■ WHAT IS BEING ASKED
Using the entries below, write out the line with "DRT iter0 DRCs;257;;was 140", the line with "Die X-Extent;97.2;µm;was 94.4 µm", and every line in between, exactly as each is written.

━━━

==> src/rtl/slot_reduce_countdown.sv <==
// slot_reduce_countdown: debounced slot fill, selectable bitwise reduction and timed countdown
module slot_reduce_countdown #(
  parameter int WIDTH = 4,
  parameter int DEPTH = 3,
  parameter int TICK = 50_000_000,
  parameter int DEB_CYCLES = 1_000_000,
  localparam int IW = $clog2(DEPTH)
) (
  input  logic             clk,
  input  logic             rst_n,
  input  logic [WIDTH-1:0] data_in,
  input  logic             ld,
  input  logic             inc,
  input  logic [1:0]       mode,
  output logic [WIDTH-1:0] data_out,
  output logic [1:0]       state_out,
  output logic [IW-1:0]    idx_out,
  output logic             done
);
  localparam int TW = $clog2(TICK);
  localparam int DW = $clog2(DEB_CYCLES + 1);
  typedef enum logic [1:0] {FILL = 2'b00, READY = 2'b01, COUNT = 2'b10} state_e;
  state_e state_q, state_d;
  logic [WIDTH-1:0] slot_q [DEPTH];
  logic [WIDTH-1:0] slot_d [DEPTH];
  logic [IW-1:0] idx_q, idx_d, idx_nxt;
  logic [WIDTH-1:0] res_q, res_d, out_q, out_d, red;
  logic [TW-1:0] tmr_q, tmr_d;
  logic [DW-1:0] deb_q, deb_d;
  logic [1:0] inc_s_q, ld_s_q;
  logic inc_e_q, ld_f_q, ld_f_d, ld_e_q, done_q, done_d;
  logic inc_p, ld_p, all_nz;
  assign inc_p = inc_s_q[1] & ~inc_e_q;
  assign ld_p = ld_f_q & ~ld_e_q;
  assign idx_nxt = (idx_q == IW'(DEPTH - 1)) ? '0 : idx_q + 1'b1;
  assign data_out = out_q;
  assign state_out = state_q;
  assign idx_out = idx_q;
  assign done = done_q;
  // filtered ld follows the synchronised level only after a full stable run
  always_comb begin
    deb_d = '0;
    ld_f_d = ld_f_q;
    if (ld_s_q[1] != ld_f_q) begin
      if (deb_q == DW'(DEB_CYCLES - 1)) ld_f_d = ld_s_q[1];
      else deb_d = deb_q + 1'b1;
    end
  end
  always_comb begin
    red = (mode == 2'b00) ? '1 : '0;
    all_nz = 1'b1;
    for (int i = 0; i < DEPTH; i++) begin
      red = (mode == 2'b00) ? red & slot_q[i] : (mode == 2'b10) ? red ^ slot_q[i] : red | slot_q[i];
      all_nz = all_nz & (|slot_q[i]);
    end
  end
  always_comb begin
    state_d = state_q;
    slot_d = slot_q;
    idx_d = idx_q;
    res_d = res_q;
    tmr_d = tmr_q;
    out_d = out_q;
    done_d = 1'b0;
    case (state_q)
      FILL: begin
        out_d = slot_q[idx_q];
        if (all_nz) state_d = READY;
        else if (inc_p) idx_d = idx_nxt;
        else if (ld_p) begin
          slot_d[idx_q] = data_in;
          idx_d = idx_nxt;
        end
      end
      READY: begin
        res_d = red;
        out_d = res_q;
        if (inc_p) begin
          state_d = COUNT;
          tmr_d = '0;
        end
      end
      COUNT: begin
        out_d = res_q;
        if (res_q == '0) begin
          slot_d = '{default: '0};
          idx_d = '0;
          state_d = FILL;
          done_d = 1'b1;
        end else if (ld_p) begin
          state_d = READY;
          tmr_d = '0;
        end else if (tmr_q == TW'(TICK - 1)) begin
          tmr_d = '0;
          res_d = res_q - 1'b1;
        end else tmr_d = tmr_q + 1'b1;
      end
      default: state_d = FILL;
    endcase
  end
  always_ff @(posedge clk or negedge rst_n) begin
    if (!rst_n) begin
      state_q <= FILL;
      slot_q <= '{default: '0};
      idx_q <= '0;
      res_q <= '0;
      tmr_q <= '0;
      out_q <= '0;
      done_q <= 1'b0;
      inc_s_q <= '0;
      inc_e_q <= 1'b0;
      ld_s_q <= '0;
      ld_f_q <= 1'b0;
      ld_e_q <= 1'b0;
      deb_q <= '0;
    end else begin
      state_q <= state_d;
      slot_q <= slot_d;
      idx_q <= idx_d;
      res_q <= res_d;
      tmr_q <= tmr_d;
      out_q <= out_d;
      done_q <= done_d;
      inc_s_q <= {inc_s_q[0], inc};
      inc_e_q <= inc_s_q[1];
      ld_s_q <= {ld_s_q[0], ld};
      ld_f_q <= ld_f_d;
      ld_e_q <= ld_f_q;
      deb_q <= deb_d;
    end
  end
endmodule

==> config.mk <==
export PLATFORM = sky130hd
export DESIGN_NAME = slot_reduce_countdown
export DESIGN_NICKNAME = d
export VERILOG_FILES = /design/src/rtl/slot_reduce_countdown.sv
export SDC_FILE = /design/constraint.sdc
export NUM_CORES = 1
export LEC_CHECK = 0
export BUFFER_PORTS_ARGS = -buffer_cell sky130_fd_sc_hd__buf_2
export CORE_MARGIN = 2
export CORE_UTILIZATION = 55
export CTS_CLUSTER_SIZE = 40
export DETAILED_ROUTE_END_ITERATION = 8
export MAX_ROUTING_LAYER = met4
export PLACE_DENSITY = 0.81
export REMOVE_ABC_BUFFERS = 1
export SLEW_MARGIN = 15
export SYNTH_ARGS = -nofsm -noshare
export SYNTH_HDL_FRONTEND = slang
export SYNTH_SLANG_ARGS = --single-unit
==> constraint.sdc <==
create_clock -name clk -period 2.23 [get_ports clk]
set_input_delay 0.3345 -clock clk [delete_from_list [all_inputs] [get_ports clk]]
set_output_delay 0.3345 -clock clk [all_outputs]
set_load 0.02 [all_outputs]
# Yosys cells after proc, flatten, opt, wreduce, memory -nomap -nowiden
# Cells that the tools add are included.
[totals] regBits=78 in_bits=10 out_inout_bits=9 word_cells=115
[classes] addsub=4 magnitude_cmp=2 eq_ne=18 mux=43 bitwise=16 reduce_logical=17
[ops] op="2-to-1 mux 26 bit" n=4
[ops] op="2-to-1 mux 4 bit" n=13
[ops] op="case mux 26 bit (2 select lines)" n=1
[ops] op="2-to-1 mux 12 bit" n=4
[ops] op="2-to-1 mux 20 bit" n=2
[ops] op="adder 26 x 1 -> 26 bit, second input constant" n=1
[ops] op="== test 26 bit, second input constant" n=1
[ops] op="case mux 12 bit (2 select lines)" n=1
[ops] op="adder 20 x 1 -> 20 bit, second input constant" n=1
[ops] op="== test 20 bit, second input constant" n=1
[ops] op="2-to-1 mux 2 bit" n=9
[ops] op="!= test 2 bit, second input constant" n=9
[ops] op="case mux 4 bit (2 select lines)" n=2
[ops] op="AND 4 bit" n=3
[ops] op="bitwise mux 12 bit" n=1
[ops] op="OR 4 bit" n=3
[ops] op="OR reduction 4 bit" n=3
[ops] op="XOR 4 bit" n=3
[ops] op="binary-select mux 4 bit (select 2 bit)" n=1
[ops] op="demux 4 bit (select 2 bit)" n=1
[ops] op="AND reduction 4 bit" n=2
[ops] op="== test 2 bit, second input constant" n=3
[ops] op="!= test 3 bit, second input constant" n=2
[ops] op="case mux 2 bit (3 select lines)" n=1
[ops] op="other kinds (19)" n=28

# Depth between registers and ports, before layout
# Gate-level depths: netlist (run 1).
[logic_depth] word_depth=12 mapped_depth=10 depth_no_buf=10

# Worst setup path before layout (run 1)
# No wires, ideal clock.
[synth_path] path_type="reg2reg" from="register state_q[0] (netlist: state_out[0])" to="register tmr_q[5]" setup_time_ns=0.064 t_arrival_ns=2.126 required_time_ns=2.166 path_slack_ns=0.041 path_stages_with_launch=8 path_buffers=0 period_less_slack_ns=2.189 cell_sequence="dfrtp_1 -> inv_1 -> ha_1 -> and4bb_2 -> a211o_1 -> or4_1 -> a21oi_1 -> a21o_1"
[synth_via] elab_chain_len=3 elab_cells_between_ends=7 cone_classes="4 x eq/ne; 1 x mux; 2 x reduce/logical"
[synth_lines] element="start, declared" line="23" source="state_e state_q, state_d;"
[synth_lines] element="start signal, assigned" line="117" source="state_q <= state_d;"
[synth_lines] element="== test 2 bit / == test 2 x 1 -> 1 bit (equally long branches)" line="65" source="case (state_q)"
[synth_lines] element="!= test 2 bit (no source line) / nonzero test 2 bit (equally long branches)"
[synth_lines] element="AND reduction 3 bit (no source line)"
[synth_lines] element="end signal, assigned" line="121" source="tmr_q <= tmr_d;"
[synth_lines] element="end, declared" line="28" source="logic [TW-1:0] tmr_q, tmr_d;"
# Parallel ways exist; a longest one is shown, timed or not.
# A chain may end at the register's enable or synchronous reset.

# Worst setup path in the final report (run 1)
[layout_path] from="register res_q[0]" to="register tmr_q[5]"
[layout_via] elab_chain_len=3
[layout_lines] element="start, declared" line="27" source="logic [WIDTH-1:0] res_q, res_d, out_q, out_d, red;"
[layout_lines] element="start signal, assigned" line="120" source="res_q <= res_d;"
[layout_lines] element="logical NOT 4 bit" line="85" source="if (res_q == '0) begin"
[layout_lines] element="!= test 2 bit (no source line)"
[layout_lines] element="AND reduction 3 bit (no source line)"
# Every way passes these cells.

==> out/qor.csv, run 1 <==
metric;value;unit
hold path startpoint;ld;
Max-Cap Viols;0;
CTS Sinks;78;
post-route DRC violation count;0;
Layout Cells excl Fill;609;
CTS buffer count;9;
reg2reg start;res_q[0];
initial antenna violation count;0;
Worst-path clk slew;90;ps
crit path launch;res_q[0];
Initial Util;57.6;%
crit path max fanout;3;
Synth Flop Type;dfrtp_1;
most frequent cells in the layout;dfrtp_1 (78), nor2_1 (58), nand2_1 (30);
Core ar.;7810;µm²
final core utilization;64.2;%
Fin. Hold Viols;0;
htree depth;3;
Vias;3498;
#FFs+latches synth;78;
XOR/XNOR share of the synthesized area;6.82;%
Antenna Cells;0;
Port Buffers;18;
Post-Syn Instances;471;
simple-gate portion of the synthesized area;22.7;%
GP Congestion;0.905;
vias per std cell;5.74;
Leak Pwr;2.33;nW
Max Fclk;0.467;GHz
register area share after synthesis;43.4;%
Slew Limit Fails;0;
Worst Hold Class;in -> reg;
GRT Overall Usage;23.4;%
Ports;19;
Wirelength per Cell;15.0;µm
FF-to-FF setup slack;90;ps
post-synthesis cell type count;59;
status;complete, no violations;
crit end category;flop;
First-pass DRT Iterations;6;
TritonCTS clock tree;yes;
fillcell total;647;
Core Rows;32;
pin count of the biggest net entering global routing;36;
hpwl dp;6.66;mm
Max clock buf depth;2;
Layout Skew;9.05;ps
first-pass GRT wire length;16.1;mm
area of placed instances;4760;µm²
clock root buffer;clkbuf_8;
grt ovf;0;
WS Path Type;reg -> reg;
Tightest Pin Transition;623;ps
Design Area, Final;5010;µm²
fraction of registers with async set/reset;100;%
Tcrit/Tclk final;96.1;%
Synth Area in Adders;6.68;%
synth warn;0;
WP data arrival;2440;ps
Relative slew margins;58.4;%
Die Area;8920;µm²
startpoint types;flop;
leading cell type in the layout, fill and taps excluded;dfrtp_1;
area grow syn2layout;11.4;%
Cell Area, Synth;4500;µm²
syn_area_per_cell;9.55;µm²
vias in the first global route;3539;
post-synthesis compound-gate area fraction;12.1;%
post-route setup TNS;0;ps
unrepaired setup endpoints after global routing;false;
combinational family with the most area after synthesis;simple AND/OR/NAND/NOR gates;
DRT iter0 DRCs;140;
mux share of post-synthesis cell area;3.45;%
dpl cells;590;
final setup fails;0;
Final ANT Viol Nets;0;
number of flops mapped to enable cells by yosys;0;
Clk Latency, worst-skew pair;350;ps
pwr/cell area;906;nW/µm²
Post-layout nets;536;
share of cells above drive strength 1;15.6;%
Final min period;2140;ps
Total Wirelength;9.14;mm
maximum vdd drop;0.542;mV
Chip Height;94.4;µm
worst path required time;2530;ps
Die X-Extent;94.4;µm
path summary, 6_finish.rpt:
check	cells after the start	endpoint
worst min-delay path	1	ld_s_q[0]
max in group asynchronous	3	res_q[1]
worst max-delay path	8	tmr_q[5]
worst max register to register	8	tmr_q[5]
min in group asynchronous	2	tmr_q[11]
worst min register to register	0	ld_s_q[1]
repair_timing:
item                       4_1_cts  5_1_grt
setup buffers                    0        2
setup endpoints to repair        0       29
gates resized for setup          0        4
hold buffers                     1        0
hold endpoints to repair        31        0
power by group:
part	total, W	internal [W]	switching, W
combinational	0.00170	0.000692	0.00101
sequential	0.00174	0.00156	0.000175
clock	0.00110	0.000533	0.000567
total	0.00454	0.00279	0.00175
critical path: stages (launching register included):
cell,delay (ps)
dfrtp_1,360
inv_1,70
ha_1,210
buf_4,140
and4bb_2,250
a211o_1,270
or4_1,530
a21oi_1,160
a21o_1,100
synthesized netlist by cell type (11+ instances only):
library cell   n  share of area, %
nand4_1       16               2.2
mux2i_1       11               2.4
a21oi_1       15               1.7
dfrtp_1       78                43
o21ai_0       21               2.3
nor2_1        58               4.8
ha_1          24               6.7
nand3_1       15               1.7
inv_1         26               2.2
a211oi_1      12               2.0
xor2_1        25               4.9
nand2_1       30               2.5
layout make-up:
type                       instances  area (µm²)  share of cell area (%)
clock buffer                       9         124                    2.47
clock inverter                     7        78.8                    1.57
inverter                          26        97.6                    1.95
multi-input combinational        345        2340                    46.8
sequential                        78        1950                    39.0
tap                              102         128                    2.55
timing repair buffer              42         288                    5.74
through the flow:
step,power [W],worst slack [ps],hold WS (ps)
after global placement,0.00335,145,308
after CTS,0.00453,23.1,69.9
after floorplan,0.00280,-1180,38.9
final,0.00454,87.8,80.6
after detailed placement,0.00342,43.0,306
after global routing,0.00485,0.594,73.1
metal layers:
layer	wire length (µm)	up-vias	global-route usage, %
li1	-	1716	-
met1	4110	1710	29.1
met2	4620	64	38.3
met3	306	8	3.91
met4	102	0	9.06
met5	0	-	-
sequential cells by signal, summed over array words and instances (netlist names), 2 cells and up:
| register | count |
|---|---|
| data_out | 4 |
| deb_q | 20 |
| idx_out | 2 |
| inc_s_q | 2 |
| ld_s_q | 2 |
| res_q | 4 |
| slot_q | 12 |
| state_out | 2 |
| tmr_q | 26 |
cells by family (layout without fill, tap and decap cells):
logic type,count (synthesis),after routing
compound gates,79,79
fa+ha+maj,24,24
buf+inv,48,84
simple gates,192,192
xor+xnor,35,35
flops,78,78
mux,15,15
Power figures use the tool's default switching activity.
==> inputs of run 2 (changes only) <==
--- a/config.mk
+++ b/config.mk
@@ -5,12 +5,12 @@
 export SDC_FILE = /design/constraint.sdc
 export NUM_CORES = 1
 export LEC_CHECK = 0
+export ABC_AREA = 1
 export BUFFER_PORTS_ARGS = -buffer_cell sky130_fd_sc_hd__buf_2
 export CORE_MARGIN = 2
 export CORE_UTILIZATION = 55
 export CTS_CLUSTER_SIZE = 40
 export DETAILED_ROUTE_END_ITERATION = 8
-export MAX_ROUTING_LAYER = met4
 export PLACE_DENSITY = 0.81
 export REMOVE_ABC_BUFFERS = 1
 export SLEW_MARGIN = 15
==> run 2 against run 1 <==
The flow now finishes with violations (hold timing). Flip-flop and latch count stayed put. Routed wire length is 19% higher. Clock-buffer cell count is 5 higher. Combinational power is 36% higher. Fmax is 6.5% higher. Global-route usage is 0.69 points higher. Clock skew hardly changed. Final cell count is 31% higher. Non-clock buffer count is 16 lower. First-iteration DRC count is 84% higher. Largest cell class unchanged. Critical path depth is 1 higher. Sequential power is 7% higher. Critical path type unchanged.
==> out/qor.csv, run 2 <==
metric;value;unit;change
Max-Cap Viols;0;;unchanged
Net Sw Power;0.00227;W;was 0.00175 W
fraction of registers with async set/reset;100;%;unchanged
Fin. Hold Viols;29;;was 0
number of flops mapped to enable cells by yosys;0;;unchanged
WP data arrival;2250;ps;was 2440 ps
Seq pwr share;36.3;%;was 38.3%
post-synth top area cell;dfrtp_1;;unchanged
initial antenna violation count;0;;unchanged
DRT iter0 DRCs;257;;was 140
Tcrit/Tclk final;90.2;%;was 96.1%
Wirelength per Cell;13.6;µm;was 15.0 µm
leading cell type in the layout, fill and taps excluded;nand2_1;;was dfrtp_1
Most flops, register;tmr_q;;unchanged
Synth Flop Type;dfrtp_1;;unchanged
GP Congestion;0.938;;was 0.905
failing checks;hold timing;;
top-area cell type share of the netlist area;40.8;%;was 43.4%
First-pass DRT Iterations;5;;was 6
area grow syn2layout;8.92;%;was 11.4%
Post CTS Setup Buffer Count;0;;unchanged
switch share;44.4;%;was 38.6%
Final ANT Viol Nets;0;;unchanged
Max clock buf depth;2;;unchanged
Final min period;2010;ps;was 2140 ps
Most common cell on crit path;nand2_1;;
vias in the first global route;4200;;was 3539
hpwl dp;8.06;mm;was 6.66 mm
startpoint types;flop;;unchanged
final setup fails;0;;unchanged
Relative slew margins;60.4;%;was 58.4%
Die X-Extent;97.2;µm;was 94.4 µm
CTS hold repair buffers;0;;was 1
most frequent cells in the layout;nand2_1 (157), nor2_1 (124), inv_1 (85);;was dfrtp_1 (78), nor2_1 (58), nand2_1 (30)
Cell Area, Synth;4780;µm²;was 4500 µm²
syn_area_per_cell;7.27;µm²;was 9.55 µm²
htree depth;3;;unchanged
post-route setup TNS;0;ps;unchanged
grt ovf;0;;unchanged
Design Area, Final;5210;µm²;was 5010 µm²
CTS buffer count;9;;unchanged
CTS Sinks;78;;unchanged
crit path max fanout;15;;was 3
maximum vdd drop;0.589;mV;was 0.542 mV
post_cts resized;0;;unchanged
Ports;19;;unchanged
Crit path largest cell delay;430;ps;was 530 ps
Initial Util;55.6;%;was 57.6%
register area share after synthesis;40.8;%;was 43.4%
Slowest cell on crit path;dfrtp_1;;was or4_1
Worst-path clk slew;70;ps;was 90 ps
Post-layout nets;721;;was 536
total chip power;0.00512;W;was 0.00454 W
Tightest Pin Transition;595;ps;was 623 ps
Vias;4349;;was 3498
Leak Pwr;2.54;nW;was 2.33 nW
area of placed instances;5030;µm²;was 4760 µm²
GRT Overall Usage;24.0;%;was 23.4%
top cells by area, synth;dfrtp_1 (41%), nand2_1 (12%), nor2_1 (9.7%);;was dfrtp_1 (43%), ha_1 (6.7%), xor2_1 (4.9%)
#FFs+latches synth;78;;unchanged
pin count of the biggest net entering global routing;46;;was 36
Core Rows;34;;was 32
crit path cell chain;inv_1, ha_1, inv_1, o21ai_2, inv_2, nor2_4, nand2_1, nand2_1, nand2_1;;was inv_1, ha_1, buf_4, and4bb_2, a211o_1, or4_1, a21oi_1, a21o_1
status;finished with violations;;was complete, no violations
buffers and inverters on the worst path;3;;was 2
Max Fclk;0.497;GHz;was 0.467 GHz
Port Buffers;18;;unchanged
first-pass GRT wire length;18.8;mm;was 16.1 mm
TritonCTS clock tree;yes;;unchanged
Total Wirelength;10.8;mm;was 9.14 mm
Logic pwr share;45.2;%;was 37.5%
Core ar.;8590;µm²;was 7810 µm²
Post-Syn Instances;658;;was 471
critical path's top delay family;simple AND/OR/NAND/NOR gates;;unchanged
Layout Skew;8.59;ps;was 9.05 ps
clock root buffer;clkbuf_8;;unchanged
dpl cells;784;;was 590
worst path required time;2470;ps;was 2530 ps
clock share of power;18.5;%;was 24.2%
Chip Height;97.2;µm;was 94.4 µm
Slew Limit Fails;0;;unchanged
WS Path Type;reg -> reg;;unchanged
Clk Latency, worst-skew pair;350;ps;about the same
pwr/cell area;983;nW/µm²;was 906 nW/µm²
synth warn;0;;unchanged
top-count cell post-synth;nand2_1;;was dfrtp_1
crit end category;flop;;unchanged
post-synthesis cell type count;29;;was 59
Largest regs;tmr_q x26, deb_q x20, slot_q x12;;unchanged
Hold WS;-25.5;ps;was 80.6 ps
vias per std cell;5.44;;was 5.74
share of cells above drive strength 1;8.39;%;was 15.6%
Largest register FFs;26;;unchanged
unrepaired setup endpoints after global routing;false;;unchanged
most instantiated cells after synthesis;nand2_1 (157), nor2_1 (124), inv_1 (85), dfrtp_1 (78), nand3_1 (51);;was dfrtp_1 (78), nor2_1 (58), nand2_1 (30), inv_1 (26), xor2_1 (25)
Layout Cells excl Fill;799;;was 609
Worst Hold Class;in -> async;;was in -> reg
Cell Int Power;0.00285;W;was 0.00279 W
Die Area;9450;µm²;was 8920 µm²
post-route DRC violation count;0;;unchanged
Antenna Cells;0;;unchanged
-- run 2: power by group through the flow --
stage | sequential (W) | clock, W | combinational (W)
2_1_floorplan | 0.00191 | 0 | 0.00150
3_3_place_gp | 0.00187 | 0 | 0.00220
4_1_cts | 0.00185 | 0.000966 | 0.00227
6_report | 0.00186 | 0.000947 | 0.00231
3_5_place_dp | 0.00188 | 0 | 0.00225
5_1_grt | 0.00189 | 0.00101 | 0.00262
-- run 2: path summary, 6_finish.rpt --
kind,from,end,slack (ps),depth (start not counted)
setup / recovery,state_out[1],idx_out[0],220,9
hold / removal,rst_n,data_out[1],-30,1
setup reg to reg,state_out[1],idx_out[0],220,9
hold reg to reg,ld_s_q[0],ld_s_q[1],360,0
max in group asynchronous,rst_n,tmr_q[17],1690,2
min in group clk,ld,ld_s_q[0],90,1
-- run 2: metrics by stage --
step	setup slack, ps	utilization [%]
after global placement	240	58.5
after floorplan	108	-
after detailed placement	200	58.5
after CTS	176	60.5
final	218	60.6
after global routing	9.43	60.6
-- run 2: worst register-to-register path: cells and delay by family (launching register included) --
family          cells  cell delay (ps)
buf+inv             3              320
compound gates      1              300
flops               1              430
fa+ha+maj           1              300
simple gates        4              560
-- run 2: logic make-up (layout without fill, tap and decap cells) --
logic type	Yosys count	count (layout)	share of synthesized area [%]
DFF	78	78	40.8
and+or+nand+nor	398	398	36.5
AOI/OAI and AO/OA	45	45	5.29
xor gates and xnor gates	17	17	3.11
buffers and inverters	96	129	8.03
adders and majority gates	24	24	6.28
-- run 2: cell type report --
cell class | instances | area [µm²]
fillers | 800 | 3390
multi-input cells | 484 | 2460
flip-flops and latches | 78 | 1950
inverters | 88 | 330
repair buffers | 26 | 165
clock buffers | 14 | 163
well taps | 108 | 135
clock inverters | 1 | 5.00
-- run 2: routing by layer --
metal | GRT usage [%] | vias up | wire, µm
met4 | 10.5 | 0 | 202
met3 | 2.95 | 16 | 540
met1 | 33.3 | 2041 | 5130
met2 | 38.4 | 120 | 4960
met5 | 0 | - | 0
li1 | - | 2172 | -
==> inputs of run 3 (changes only) <==
--- a/config.mk
+++ b/config.mk
@@ -7,11 +7,13 @@
 export LEC_CHECK = 0
 export ABC_AREA = 1
 export BUFFER_PORTS_ARGS = -buffer_cell sky130_fd_sc_hd__buf_2
+export CELL_PAD_IN_SITES_DETAIL_PLACEMENT = 1
+export CELL_PAD_IN_SITES_GLOBAL_PLACEMENT = 1
 export CORE_MARGIN = 2
-export CORE_UTILIZATION = 55
+export CORE_UTILIZATION = 41
 export CTS_CLUSTER_SIZE = 40
 export DETAILED_ROUTE_END_ITERATION = 8
-export PLACE_DENSITY = 0.81
+export PLACE_DENSITY = 0.82
 export REMOVE_ABC_BUFFERS = 1
 export SLEW_MARGIN = 15
 export SYNTH_ARGS = -nofsm -noshare
==> run 3 against run 2 <==
The flow now finishes without violations. Power increased by 16%. Global-route usage is 1.6 points lower. Routed wire length up 23%. Fmax is 2.6% lower. Clock skew down 2.3 ps. Critical path depth did not move. Hold slack gained 120 ps. Clock power is 73% higher. Critical endpoint is now tmr_q[15].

━━━

■ WRITTEN RESPONSE
DRT iter0 DRCs;257;;was 140
Tcrit/Tclk final;90.2;%;was 96.1%
Wirelength per Cell;13.6;µm;was 15.0 µm
leading cell type in the layout, fill and taps excluded;nand2_1;;was dfrtp_1
Most flops, register;tmr_q;;unchanged
Synth Flop Type;dfrtp_1;;unchanged
GP Congestion;0.938;;was 0.905
failing checks;hold timing;;
top-area cell type share of the netlist area;40.8;%;was 43.4%
First-pass DRT Iterations;5;;was 6
area grow syn2layout;8.92;%;was 11.4%
Post CTS Setup Buffer Count;0;;unchanged
switch share;44.4;%;was 38.6%
Final ANT Viol Nets;0;;unchanged
Max clock buf depth;2;;unchanged
Final min period;2010;ps;was 2140 ps
Most common cell on crit path;nand2_1;;
vias in the first global route;4200;;was 3539
hpwl dp;8.06;mm;was 6.66 mm
startpoint types;flop;;unchanged
final setup fails;0;;unchanged
Relative slew margins;60.4;%;was 58.4%
Die X-Extent;97.2;µm;was 94.4 µm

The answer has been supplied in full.